> _TO DO_
For the material below, return exactly the lines starting at the line containing "reg_nxt = reg_check_en_i" and ending at the line containing "logic [SYNC_PINS-1:0] stab_r;", both ends included, and no others.

> _DATA PROVIDED_
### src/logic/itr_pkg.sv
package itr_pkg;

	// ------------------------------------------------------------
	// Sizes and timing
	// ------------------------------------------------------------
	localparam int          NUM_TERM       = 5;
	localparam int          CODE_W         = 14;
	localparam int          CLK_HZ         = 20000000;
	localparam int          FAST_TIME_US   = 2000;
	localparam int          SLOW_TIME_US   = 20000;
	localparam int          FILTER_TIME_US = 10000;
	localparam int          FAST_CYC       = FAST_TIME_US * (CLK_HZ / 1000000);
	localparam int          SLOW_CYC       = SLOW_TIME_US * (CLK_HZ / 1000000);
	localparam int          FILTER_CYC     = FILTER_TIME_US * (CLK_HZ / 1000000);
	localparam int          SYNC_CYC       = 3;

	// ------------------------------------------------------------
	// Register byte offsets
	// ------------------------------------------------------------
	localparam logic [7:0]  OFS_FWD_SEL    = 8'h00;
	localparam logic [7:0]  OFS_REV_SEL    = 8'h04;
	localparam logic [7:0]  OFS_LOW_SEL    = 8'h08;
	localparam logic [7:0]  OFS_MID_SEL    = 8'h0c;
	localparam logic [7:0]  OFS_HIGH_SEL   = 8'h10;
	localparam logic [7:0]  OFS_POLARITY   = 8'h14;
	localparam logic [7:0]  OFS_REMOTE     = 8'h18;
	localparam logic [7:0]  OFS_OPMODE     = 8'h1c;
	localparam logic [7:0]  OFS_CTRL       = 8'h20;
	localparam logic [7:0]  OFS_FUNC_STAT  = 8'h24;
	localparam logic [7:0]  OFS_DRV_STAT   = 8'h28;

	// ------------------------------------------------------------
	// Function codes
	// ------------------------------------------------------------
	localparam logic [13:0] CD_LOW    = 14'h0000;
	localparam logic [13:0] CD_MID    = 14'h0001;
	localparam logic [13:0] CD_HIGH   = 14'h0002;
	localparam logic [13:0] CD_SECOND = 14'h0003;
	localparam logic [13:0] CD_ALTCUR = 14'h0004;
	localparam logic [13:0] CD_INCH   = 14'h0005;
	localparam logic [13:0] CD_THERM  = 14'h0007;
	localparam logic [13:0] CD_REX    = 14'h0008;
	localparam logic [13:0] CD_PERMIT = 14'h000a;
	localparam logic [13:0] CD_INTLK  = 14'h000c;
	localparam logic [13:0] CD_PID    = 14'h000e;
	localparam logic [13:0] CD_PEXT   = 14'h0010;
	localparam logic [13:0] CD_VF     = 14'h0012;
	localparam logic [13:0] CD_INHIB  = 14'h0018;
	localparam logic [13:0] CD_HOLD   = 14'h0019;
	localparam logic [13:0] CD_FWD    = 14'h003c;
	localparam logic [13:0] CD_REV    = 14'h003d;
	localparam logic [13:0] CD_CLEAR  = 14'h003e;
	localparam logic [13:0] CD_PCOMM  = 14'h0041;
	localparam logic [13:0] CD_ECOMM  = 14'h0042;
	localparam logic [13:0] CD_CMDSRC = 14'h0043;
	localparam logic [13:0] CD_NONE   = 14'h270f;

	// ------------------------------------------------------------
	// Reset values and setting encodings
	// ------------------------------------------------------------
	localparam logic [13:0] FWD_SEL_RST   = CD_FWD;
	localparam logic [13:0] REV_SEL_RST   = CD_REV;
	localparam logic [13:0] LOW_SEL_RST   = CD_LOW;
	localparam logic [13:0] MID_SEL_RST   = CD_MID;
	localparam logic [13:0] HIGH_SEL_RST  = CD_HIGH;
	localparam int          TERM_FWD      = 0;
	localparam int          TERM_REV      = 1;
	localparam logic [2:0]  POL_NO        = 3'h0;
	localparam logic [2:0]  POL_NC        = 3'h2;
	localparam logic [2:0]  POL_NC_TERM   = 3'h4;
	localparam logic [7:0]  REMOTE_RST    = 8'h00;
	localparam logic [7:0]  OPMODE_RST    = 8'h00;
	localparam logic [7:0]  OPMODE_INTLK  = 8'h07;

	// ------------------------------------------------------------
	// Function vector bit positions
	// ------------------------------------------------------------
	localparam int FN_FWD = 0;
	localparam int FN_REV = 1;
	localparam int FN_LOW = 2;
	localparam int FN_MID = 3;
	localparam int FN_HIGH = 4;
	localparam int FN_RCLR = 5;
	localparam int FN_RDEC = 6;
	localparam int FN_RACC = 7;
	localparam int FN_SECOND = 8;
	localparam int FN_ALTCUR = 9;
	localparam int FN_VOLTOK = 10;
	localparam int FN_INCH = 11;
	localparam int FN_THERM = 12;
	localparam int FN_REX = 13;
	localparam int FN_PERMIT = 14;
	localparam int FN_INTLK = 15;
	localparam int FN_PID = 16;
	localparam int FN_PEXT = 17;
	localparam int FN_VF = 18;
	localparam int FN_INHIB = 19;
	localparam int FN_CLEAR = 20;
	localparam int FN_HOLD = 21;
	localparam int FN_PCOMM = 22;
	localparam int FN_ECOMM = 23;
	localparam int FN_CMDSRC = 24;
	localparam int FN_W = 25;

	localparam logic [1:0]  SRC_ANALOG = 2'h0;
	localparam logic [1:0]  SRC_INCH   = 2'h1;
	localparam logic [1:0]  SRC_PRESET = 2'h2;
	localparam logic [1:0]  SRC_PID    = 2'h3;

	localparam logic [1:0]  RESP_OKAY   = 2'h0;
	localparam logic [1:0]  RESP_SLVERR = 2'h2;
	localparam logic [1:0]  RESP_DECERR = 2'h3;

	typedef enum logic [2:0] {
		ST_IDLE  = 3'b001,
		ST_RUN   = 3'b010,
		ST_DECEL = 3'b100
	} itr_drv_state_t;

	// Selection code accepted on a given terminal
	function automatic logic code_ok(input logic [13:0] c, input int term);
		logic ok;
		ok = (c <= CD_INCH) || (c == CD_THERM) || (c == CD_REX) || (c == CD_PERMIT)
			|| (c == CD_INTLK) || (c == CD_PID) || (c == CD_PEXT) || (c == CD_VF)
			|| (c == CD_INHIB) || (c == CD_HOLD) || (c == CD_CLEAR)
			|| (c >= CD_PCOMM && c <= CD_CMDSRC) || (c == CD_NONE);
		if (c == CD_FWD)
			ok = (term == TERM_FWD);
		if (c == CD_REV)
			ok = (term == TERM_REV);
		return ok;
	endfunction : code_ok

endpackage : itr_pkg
---
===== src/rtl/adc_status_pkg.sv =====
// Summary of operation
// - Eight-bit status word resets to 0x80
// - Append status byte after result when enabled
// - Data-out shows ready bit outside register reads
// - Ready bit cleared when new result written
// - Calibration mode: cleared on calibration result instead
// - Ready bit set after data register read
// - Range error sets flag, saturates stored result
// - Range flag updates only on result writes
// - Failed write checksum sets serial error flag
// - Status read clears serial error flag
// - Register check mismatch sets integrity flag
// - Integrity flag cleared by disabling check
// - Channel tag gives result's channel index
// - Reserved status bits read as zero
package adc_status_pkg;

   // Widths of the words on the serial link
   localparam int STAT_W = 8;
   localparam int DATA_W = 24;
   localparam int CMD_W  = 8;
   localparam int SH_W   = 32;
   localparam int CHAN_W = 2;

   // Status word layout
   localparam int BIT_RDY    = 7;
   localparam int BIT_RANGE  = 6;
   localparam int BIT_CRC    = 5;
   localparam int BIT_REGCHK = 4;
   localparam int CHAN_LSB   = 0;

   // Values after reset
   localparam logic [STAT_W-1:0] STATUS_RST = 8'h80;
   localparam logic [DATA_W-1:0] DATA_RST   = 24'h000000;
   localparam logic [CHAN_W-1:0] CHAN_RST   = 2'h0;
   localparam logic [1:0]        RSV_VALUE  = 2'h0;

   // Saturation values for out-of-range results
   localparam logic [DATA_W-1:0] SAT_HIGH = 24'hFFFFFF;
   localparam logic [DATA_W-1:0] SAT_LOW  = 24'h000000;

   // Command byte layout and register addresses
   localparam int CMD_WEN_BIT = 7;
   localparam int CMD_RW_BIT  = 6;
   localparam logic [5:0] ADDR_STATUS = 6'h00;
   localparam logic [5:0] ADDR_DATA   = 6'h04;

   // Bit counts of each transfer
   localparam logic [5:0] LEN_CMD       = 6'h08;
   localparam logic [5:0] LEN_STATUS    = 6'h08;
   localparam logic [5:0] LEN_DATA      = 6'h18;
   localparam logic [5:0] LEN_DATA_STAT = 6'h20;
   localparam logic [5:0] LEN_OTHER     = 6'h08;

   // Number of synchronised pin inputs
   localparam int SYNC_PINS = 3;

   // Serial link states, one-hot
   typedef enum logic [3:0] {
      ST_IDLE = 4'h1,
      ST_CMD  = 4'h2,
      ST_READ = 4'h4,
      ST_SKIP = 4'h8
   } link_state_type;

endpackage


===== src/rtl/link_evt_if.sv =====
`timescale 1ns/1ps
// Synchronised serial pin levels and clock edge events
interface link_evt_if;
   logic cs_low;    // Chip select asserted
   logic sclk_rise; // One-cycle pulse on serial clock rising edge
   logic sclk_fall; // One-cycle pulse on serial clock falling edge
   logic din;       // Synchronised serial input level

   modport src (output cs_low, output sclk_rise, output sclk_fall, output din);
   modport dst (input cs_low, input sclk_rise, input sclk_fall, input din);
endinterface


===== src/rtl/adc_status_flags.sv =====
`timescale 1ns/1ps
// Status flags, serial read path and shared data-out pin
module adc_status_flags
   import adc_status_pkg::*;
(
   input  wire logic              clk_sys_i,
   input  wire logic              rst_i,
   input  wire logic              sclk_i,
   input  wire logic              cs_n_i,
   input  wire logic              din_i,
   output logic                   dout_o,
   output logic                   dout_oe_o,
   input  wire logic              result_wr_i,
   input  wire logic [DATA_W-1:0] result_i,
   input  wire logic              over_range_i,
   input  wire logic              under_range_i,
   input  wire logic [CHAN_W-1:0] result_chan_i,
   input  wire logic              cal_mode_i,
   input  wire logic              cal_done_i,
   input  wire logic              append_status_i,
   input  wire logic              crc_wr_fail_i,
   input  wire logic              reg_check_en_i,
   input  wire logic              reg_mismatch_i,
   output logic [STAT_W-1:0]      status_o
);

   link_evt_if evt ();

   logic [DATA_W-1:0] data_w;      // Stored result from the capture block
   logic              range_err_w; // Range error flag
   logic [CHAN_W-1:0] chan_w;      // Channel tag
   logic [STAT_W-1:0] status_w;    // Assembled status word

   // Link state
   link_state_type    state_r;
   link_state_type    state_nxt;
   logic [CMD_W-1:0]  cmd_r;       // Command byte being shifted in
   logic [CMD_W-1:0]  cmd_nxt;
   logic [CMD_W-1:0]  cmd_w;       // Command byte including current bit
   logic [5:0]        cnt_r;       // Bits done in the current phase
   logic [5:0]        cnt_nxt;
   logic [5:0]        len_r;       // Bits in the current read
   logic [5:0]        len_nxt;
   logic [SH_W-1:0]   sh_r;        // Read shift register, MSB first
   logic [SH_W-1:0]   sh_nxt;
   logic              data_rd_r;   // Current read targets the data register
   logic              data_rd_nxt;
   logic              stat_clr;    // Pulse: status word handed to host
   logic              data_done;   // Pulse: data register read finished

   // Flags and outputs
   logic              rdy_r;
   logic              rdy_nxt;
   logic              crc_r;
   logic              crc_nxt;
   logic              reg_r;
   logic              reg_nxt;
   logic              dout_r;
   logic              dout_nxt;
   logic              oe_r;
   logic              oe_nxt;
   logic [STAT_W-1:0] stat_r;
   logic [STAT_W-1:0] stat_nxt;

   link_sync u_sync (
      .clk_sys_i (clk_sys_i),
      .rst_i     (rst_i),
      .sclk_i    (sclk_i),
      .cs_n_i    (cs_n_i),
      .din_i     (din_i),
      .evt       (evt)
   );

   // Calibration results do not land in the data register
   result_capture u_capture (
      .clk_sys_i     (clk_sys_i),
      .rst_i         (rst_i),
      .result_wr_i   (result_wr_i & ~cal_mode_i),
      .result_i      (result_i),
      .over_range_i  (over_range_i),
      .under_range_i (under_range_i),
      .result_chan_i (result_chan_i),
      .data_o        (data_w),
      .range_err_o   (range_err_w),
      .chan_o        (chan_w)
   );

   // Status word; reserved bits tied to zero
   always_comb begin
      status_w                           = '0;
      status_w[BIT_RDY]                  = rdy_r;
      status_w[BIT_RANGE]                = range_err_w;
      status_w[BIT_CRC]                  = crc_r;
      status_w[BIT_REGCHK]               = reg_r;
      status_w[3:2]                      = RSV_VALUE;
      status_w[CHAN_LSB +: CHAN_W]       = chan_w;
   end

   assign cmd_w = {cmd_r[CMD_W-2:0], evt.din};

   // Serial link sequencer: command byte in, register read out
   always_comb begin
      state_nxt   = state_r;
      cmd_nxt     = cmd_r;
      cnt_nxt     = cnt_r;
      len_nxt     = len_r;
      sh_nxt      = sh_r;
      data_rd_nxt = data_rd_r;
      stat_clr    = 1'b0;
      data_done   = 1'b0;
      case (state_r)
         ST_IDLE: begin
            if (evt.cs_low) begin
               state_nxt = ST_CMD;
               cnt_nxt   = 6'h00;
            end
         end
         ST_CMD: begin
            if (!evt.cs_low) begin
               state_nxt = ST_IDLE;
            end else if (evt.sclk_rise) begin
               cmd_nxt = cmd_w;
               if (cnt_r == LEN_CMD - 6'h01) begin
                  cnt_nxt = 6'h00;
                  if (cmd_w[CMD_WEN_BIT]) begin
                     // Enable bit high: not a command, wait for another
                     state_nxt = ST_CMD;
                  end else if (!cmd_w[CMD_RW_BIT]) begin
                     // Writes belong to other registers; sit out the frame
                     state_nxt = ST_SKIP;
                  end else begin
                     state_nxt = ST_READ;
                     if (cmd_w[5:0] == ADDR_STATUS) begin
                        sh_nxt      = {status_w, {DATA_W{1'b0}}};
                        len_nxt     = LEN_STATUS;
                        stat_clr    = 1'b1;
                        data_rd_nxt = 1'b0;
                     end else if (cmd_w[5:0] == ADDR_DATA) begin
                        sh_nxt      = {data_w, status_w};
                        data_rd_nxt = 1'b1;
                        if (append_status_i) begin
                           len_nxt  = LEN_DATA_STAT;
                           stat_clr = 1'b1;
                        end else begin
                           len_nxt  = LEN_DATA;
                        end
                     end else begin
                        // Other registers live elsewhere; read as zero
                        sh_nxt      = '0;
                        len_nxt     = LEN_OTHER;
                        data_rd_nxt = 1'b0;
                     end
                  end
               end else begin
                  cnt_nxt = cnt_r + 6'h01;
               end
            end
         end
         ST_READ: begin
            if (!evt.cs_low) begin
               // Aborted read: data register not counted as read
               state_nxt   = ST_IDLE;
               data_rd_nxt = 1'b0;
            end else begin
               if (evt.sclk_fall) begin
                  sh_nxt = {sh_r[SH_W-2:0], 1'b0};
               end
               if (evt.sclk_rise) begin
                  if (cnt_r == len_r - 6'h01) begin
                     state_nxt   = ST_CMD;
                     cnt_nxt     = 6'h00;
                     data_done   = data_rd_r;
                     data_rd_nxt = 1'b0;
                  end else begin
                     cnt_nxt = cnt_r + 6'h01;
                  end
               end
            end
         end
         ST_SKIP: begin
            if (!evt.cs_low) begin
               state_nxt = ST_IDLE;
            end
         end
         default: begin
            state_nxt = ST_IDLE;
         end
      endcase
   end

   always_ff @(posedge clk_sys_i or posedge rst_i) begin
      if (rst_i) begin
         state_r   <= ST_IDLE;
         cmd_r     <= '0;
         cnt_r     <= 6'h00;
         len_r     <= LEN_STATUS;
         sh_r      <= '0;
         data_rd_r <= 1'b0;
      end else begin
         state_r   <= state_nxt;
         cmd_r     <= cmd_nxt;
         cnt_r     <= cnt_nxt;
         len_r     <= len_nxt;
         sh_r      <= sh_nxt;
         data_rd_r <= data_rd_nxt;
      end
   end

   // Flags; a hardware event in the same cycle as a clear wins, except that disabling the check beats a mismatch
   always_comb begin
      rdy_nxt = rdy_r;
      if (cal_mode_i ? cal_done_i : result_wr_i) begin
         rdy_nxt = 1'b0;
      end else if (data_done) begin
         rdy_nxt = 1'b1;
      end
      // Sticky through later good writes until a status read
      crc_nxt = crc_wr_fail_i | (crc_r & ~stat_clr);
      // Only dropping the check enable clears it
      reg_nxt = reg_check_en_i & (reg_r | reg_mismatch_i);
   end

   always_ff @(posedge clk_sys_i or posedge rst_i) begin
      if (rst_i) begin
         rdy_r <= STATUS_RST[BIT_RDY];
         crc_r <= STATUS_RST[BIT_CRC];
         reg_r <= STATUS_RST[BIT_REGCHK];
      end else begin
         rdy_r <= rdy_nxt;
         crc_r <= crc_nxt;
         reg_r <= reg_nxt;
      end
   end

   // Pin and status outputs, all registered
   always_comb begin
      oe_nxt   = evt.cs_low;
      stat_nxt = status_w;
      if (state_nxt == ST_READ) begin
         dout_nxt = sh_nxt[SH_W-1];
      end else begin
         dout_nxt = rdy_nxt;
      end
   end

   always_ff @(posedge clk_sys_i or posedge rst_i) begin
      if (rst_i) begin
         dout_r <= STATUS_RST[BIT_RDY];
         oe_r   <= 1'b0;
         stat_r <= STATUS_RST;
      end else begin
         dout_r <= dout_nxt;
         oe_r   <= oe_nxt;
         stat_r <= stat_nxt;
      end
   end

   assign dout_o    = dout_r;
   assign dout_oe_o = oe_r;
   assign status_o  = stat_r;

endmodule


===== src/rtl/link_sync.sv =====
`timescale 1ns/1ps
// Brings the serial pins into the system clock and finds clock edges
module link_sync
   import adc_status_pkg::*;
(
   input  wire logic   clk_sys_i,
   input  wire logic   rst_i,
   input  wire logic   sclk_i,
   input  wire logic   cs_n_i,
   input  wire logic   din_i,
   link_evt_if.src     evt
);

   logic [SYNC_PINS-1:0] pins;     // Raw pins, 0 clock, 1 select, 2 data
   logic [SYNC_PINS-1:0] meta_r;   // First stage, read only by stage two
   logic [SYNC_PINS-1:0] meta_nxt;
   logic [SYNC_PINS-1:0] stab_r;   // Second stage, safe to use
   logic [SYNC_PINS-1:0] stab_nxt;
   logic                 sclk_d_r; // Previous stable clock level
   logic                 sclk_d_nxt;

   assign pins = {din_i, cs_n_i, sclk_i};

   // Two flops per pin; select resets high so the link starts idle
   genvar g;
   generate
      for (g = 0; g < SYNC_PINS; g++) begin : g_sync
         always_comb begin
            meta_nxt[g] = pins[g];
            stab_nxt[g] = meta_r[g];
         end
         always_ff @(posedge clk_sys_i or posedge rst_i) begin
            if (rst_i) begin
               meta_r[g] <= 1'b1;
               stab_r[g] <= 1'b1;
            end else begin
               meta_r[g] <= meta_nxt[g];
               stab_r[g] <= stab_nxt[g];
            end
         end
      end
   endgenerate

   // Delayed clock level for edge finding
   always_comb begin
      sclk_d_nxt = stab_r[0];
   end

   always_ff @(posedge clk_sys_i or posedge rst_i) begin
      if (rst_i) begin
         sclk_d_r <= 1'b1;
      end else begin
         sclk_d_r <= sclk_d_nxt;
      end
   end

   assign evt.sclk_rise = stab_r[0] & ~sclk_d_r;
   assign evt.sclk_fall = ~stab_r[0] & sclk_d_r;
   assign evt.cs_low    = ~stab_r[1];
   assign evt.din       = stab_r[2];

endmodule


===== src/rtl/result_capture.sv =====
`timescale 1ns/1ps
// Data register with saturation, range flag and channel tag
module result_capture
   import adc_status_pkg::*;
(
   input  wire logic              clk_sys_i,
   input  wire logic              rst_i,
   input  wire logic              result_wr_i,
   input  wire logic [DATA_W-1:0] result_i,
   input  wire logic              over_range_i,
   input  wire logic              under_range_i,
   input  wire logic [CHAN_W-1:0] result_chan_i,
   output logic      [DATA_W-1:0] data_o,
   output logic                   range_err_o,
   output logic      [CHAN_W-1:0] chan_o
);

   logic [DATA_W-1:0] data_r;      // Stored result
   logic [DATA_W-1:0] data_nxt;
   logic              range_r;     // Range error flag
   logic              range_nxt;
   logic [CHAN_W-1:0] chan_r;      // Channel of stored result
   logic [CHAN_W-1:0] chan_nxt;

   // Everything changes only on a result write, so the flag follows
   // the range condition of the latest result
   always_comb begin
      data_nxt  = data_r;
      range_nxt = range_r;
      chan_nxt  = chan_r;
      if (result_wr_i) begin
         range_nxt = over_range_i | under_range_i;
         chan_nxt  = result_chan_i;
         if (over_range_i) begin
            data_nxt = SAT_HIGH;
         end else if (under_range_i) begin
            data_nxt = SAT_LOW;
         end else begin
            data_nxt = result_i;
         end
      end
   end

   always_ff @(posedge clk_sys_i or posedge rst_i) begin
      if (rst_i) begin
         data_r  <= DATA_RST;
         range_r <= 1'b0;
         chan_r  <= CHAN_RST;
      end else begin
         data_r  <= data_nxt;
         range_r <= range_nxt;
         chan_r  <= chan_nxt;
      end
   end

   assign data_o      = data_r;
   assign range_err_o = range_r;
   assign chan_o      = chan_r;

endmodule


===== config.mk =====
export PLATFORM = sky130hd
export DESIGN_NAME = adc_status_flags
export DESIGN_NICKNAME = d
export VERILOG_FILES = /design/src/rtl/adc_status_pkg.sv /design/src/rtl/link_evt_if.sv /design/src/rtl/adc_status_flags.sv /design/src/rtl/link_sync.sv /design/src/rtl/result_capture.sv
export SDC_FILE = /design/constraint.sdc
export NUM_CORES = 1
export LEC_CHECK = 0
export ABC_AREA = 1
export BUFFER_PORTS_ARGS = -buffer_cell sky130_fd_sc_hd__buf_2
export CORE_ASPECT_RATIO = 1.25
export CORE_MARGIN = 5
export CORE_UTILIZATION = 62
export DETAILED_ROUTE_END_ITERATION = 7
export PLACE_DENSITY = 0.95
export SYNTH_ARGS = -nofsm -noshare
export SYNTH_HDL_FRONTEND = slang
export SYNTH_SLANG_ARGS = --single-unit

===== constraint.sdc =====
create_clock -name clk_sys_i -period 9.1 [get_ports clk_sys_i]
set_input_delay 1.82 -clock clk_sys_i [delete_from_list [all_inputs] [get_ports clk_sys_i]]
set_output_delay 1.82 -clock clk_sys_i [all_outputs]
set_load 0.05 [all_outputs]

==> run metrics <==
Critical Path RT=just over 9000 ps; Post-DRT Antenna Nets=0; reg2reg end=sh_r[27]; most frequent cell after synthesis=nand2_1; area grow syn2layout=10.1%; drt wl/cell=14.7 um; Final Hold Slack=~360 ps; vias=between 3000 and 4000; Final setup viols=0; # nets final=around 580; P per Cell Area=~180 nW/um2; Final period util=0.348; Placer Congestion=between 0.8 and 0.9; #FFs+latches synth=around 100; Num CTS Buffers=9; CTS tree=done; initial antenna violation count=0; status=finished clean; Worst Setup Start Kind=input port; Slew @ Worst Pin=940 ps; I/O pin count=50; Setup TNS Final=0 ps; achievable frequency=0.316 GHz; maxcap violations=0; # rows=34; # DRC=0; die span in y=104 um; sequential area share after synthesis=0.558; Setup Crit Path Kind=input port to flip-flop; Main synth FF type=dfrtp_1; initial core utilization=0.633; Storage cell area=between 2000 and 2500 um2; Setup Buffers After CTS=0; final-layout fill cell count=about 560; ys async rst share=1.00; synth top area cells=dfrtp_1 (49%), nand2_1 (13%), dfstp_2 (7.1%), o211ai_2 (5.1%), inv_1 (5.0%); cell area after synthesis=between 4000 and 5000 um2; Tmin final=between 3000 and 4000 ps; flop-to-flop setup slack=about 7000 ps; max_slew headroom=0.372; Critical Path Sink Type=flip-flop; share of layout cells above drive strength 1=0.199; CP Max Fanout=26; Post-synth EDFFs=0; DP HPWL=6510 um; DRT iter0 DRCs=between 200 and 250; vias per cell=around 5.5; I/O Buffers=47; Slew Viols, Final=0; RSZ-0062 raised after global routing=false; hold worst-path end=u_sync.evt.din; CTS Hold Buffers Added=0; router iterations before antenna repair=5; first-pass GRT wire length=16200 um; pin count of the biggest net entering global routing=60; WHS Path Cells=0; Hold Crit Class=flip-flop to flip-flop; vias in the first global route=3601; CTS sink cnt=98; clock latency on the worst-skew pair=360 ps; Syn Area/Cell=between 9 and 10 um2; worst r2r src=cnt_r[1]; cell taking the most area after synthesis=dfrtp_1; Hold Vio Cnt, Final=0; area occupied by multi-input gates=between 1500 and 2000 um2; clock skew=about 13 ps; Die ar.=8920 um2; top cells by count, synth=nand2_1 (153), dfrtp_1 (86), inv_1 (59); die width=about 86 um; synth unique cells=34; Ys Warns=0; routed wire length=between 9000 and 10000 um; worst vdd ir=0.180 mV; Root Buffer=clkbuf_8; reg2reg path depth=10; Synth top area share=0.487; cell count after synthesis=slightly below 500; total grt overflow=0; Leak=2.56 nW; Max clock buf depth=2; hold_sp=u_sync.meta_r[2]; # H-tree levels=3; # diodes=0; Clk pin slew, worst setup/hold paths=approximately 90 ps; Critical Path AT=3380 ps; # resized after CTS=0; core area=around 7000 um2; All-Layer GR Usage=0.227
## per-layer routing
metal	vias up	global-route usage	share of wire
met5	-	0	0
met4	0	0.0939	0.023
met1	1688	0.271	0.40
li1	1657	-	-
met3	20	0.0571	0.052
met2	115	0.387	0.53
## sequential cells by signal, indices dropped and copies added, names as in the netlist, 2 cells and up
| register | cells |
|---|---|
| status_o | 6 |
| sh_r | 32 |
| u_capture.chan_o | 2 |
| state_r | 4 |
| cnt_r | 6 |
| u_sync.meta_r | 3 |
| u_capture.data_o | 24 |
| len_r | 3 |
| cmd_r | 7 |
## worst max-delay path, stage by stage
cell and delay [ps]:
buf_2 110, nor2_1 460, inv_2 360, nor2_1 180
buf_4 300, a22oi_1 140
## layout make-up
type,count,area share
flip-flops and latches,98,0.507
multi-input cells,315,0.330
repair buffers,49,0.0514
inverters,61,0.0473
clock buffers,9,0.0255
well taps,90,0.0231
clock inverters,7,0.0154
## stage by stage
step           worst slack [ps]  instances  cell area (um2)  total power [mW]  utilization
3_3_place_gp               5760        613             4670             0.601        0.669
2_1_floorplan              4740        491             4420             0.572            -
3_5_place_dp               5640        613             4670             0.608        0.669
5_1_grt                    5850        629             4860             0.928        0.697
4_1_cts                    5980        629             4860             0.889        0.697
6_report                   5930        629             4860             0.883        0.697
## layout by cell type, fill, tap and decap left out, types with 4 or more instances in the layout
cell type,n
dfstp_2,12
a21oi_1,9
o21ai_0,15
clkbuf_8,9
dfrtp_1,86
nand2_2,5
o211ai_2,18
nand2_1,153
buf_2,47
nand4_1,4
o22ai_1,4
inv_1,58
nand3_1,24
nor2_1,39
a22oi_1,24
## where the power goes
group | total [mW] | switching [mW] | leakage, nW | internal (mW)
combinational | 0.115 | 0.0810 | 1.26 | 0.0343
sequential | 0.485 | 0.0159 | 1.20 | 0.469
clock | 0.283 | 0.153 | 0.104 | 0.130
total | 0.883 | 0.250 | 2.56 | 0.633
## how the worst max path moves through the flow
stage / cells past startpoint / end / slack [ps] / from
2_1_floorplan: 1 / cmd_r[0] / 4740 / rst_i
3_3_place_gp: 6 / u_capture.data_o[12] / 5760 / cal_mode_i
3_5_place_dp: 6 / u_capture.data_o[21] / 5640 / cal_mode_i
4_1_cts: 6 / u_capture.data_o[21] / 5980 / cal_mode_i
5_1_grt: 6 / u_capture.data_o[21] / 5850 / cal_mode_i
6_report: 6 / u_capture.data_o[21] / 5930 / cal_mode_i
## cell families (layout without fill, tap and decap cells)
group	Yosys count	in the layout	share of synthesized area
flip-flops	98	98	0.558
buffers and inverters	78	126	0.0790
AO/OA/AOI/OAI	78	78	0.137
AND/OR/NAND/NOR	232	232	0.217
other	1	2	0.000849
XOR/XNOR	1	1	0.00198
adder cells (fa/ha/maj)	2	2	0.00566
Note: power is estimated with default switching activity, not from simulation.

> _EXERCISE ANSWER_
      reg_nxt = reg_check_en_i & (reg_r | reg_mismatch_i);
   end

   always_ff @(posedge clk_sys_i or posedge rst_i) begin
      if (rst_i) begin
         rdy_r <= STATUS_RST[BIT_RDY];
         crc_r <= STATUS_RST[BIT_CRC];
         reg_r <= STATUS_RST[BIT_REGCHK];
      end else begin
         rdy_r <= rdy_nxt;
         crc_r <= crc_nxt;
         reg_r <= reg_nxt;
      end
   end

   // Pin and status outputs, all registered
   always_comb begin
      oe_nxt   = evt.cs_low;
      stat_nxt = status_w;
      if (state_nxt == ST_READ) begin
         dout_nxt = sh_nxt[SH_W-1];
      end else begin
         dout_nxt = rdy_nxt;
      end
   end

   always_ff @(posedge clk_sys_i or posedge rst_i) begin
      if (rst_i) begin
         dout_r <= STATUS_RST[BIT_RDY];
         oe_r   <= 1'b0;
         stat_r <= STATUS_RST;
      end else begin
         dout_r <= dout_nxt;
         oe_r   <= oe_nxt;
         stat_r <= stat_nxt;
      end
   end

   assign dout_o    = dout_r;
   assign dout_oe_o = oe_r;
   assign status_o  = stat_r;

endmodule


===== src/rtl/link_sync.sv =====
`timescale 1ns/1ps
// Brings the serial pins into the system clock and finds clock edges
module link_sync
   import adc_status_pkg::*;
(
   input  wire logic   clk_sys_i,
   input  wire logic   rst_i,
   input  wire logic   sclk_i,
   input  wire logic   cs_n_i,
   input  wire logic   din_i,
   link_evt_if.src     evt
);

   logic [SYNC_PINS-1:0] pins;     // Raw pins, 0 clock, 1 select, 2 data
   logic [SYNC_PINS-1:0] meta_r;   // First stage, read only by stage two
   logic [SYNC_PINS-1:0] meta_nxt;
   logic [SYNC_PINS-1:0] stab_r;   // Second stage, safe to use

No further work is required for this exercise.